Control Issue

By Dennis McCarthy – (213) 222-8260 – dennis@mbsecurities.com

Welcome to the Private Equity Series, raising capital for middle market private companies.

In this video, I’ll address a key element in private company transactions, which is control.  As I’ll explain, private equity investors almost always demand some degree of control.

Let’s start by describing what I mean by control.

In most companies, management has practical, day to day control of what goes on.  That typically includes hiring and firing, executing marketing plans, producing goods and services, the daily nitty gritty.

So, what type of control do I mean when I say private equity control?

This control is more top level control, big picture items, (whether to sell the company, buy another company, raise capital, set strategic direction, maybe approve budgets). 

Private equity investors typically demand some degree of top level control.

Yes, there are lots of variations, just what’s included or excluded is the subject of negotiation with the private equity investor.

The private equity group’s percentage ownership certainly influences its leverage in that negotiation.

In typical leveraged buyouts, LBOs, where the private equity group owns 80-90%, control is likely absolute.

But what about situations where the private equity investors own 40-60% of the company?  In this range, there’ll likely be serious negotiation over which elements of control the investor holds.

For example, a relatively common provision would give the private equity investor the right to force the sale of the company after a period of time in order to cash out the investment. 

Now what about situations where the private equity investor has a clear minority ownership, say, less than 40%?

Even at this level of ownership, a private equity investor may demand some control features such as board seats, veto provisions on certain actions like raising capital or put rights which may force a sale or recapitalization.

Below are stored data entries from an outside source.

**config.mk**
```make
export PLATFORM = sky130hd
export DESIGN_NAME = imem_latency_bridge
export DESIGN_NICKNAME = d
export VERILOG_FILES = /design/src/rtl/imem_latency_bridge_pkg.sv /design/src/rtl/imem_latency_bridge_sat_counter.sv /design/src/rtl/imem_latency_bridge.sv
export SDC_FILE = /design/constraint.sdc
export NUM_CORES = 1
export LEC_CHECK = 0
export ABC_AREA = 0
export CORE_MARGIN = 5
export CORE_UTILIZATION = 40
export CTS_BUF_LIST = sky130_fd_sc_hd__clkbuf_4
export DETAILED_ROUTE_END_ITERATION = 8
export GPL_ROUTABILITY_DRIVEN = 0
export PLACE_DENSITY = 0.81
export SETUP_SLACK_MARGIN = 0.2
export SYNTH_ARGS = -nofsm -noshare
export SYNTH_HDL_FRONTEND = slang
export SYNTH_SLANG_ARGS = --single-unit
```
**constraint.sdc**
```tcl
create_clock -name clk -period 5.5 [get_ports clk]
set_input_delay 1.1 -clock clk [delete_from_list [all_inputs] [get_ports clk]]
set_output_delay 1.1 -clock clk [all_outputs]
set_load 0.01 [all_outputs]
```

Sometimes, I see minority investors invest in junior debt securities that have covenants to control a company.   For example, junior debt covenants might restrict the absolute amount of debt a company can borrow.

So what’s the take-away.

A company raising private equity should expect that there will be negotiation over control, probably not control of the day to day operations, but rather control over the top level decisions, selling the company, raising capital, etc.  It’s a common element in raising private equity.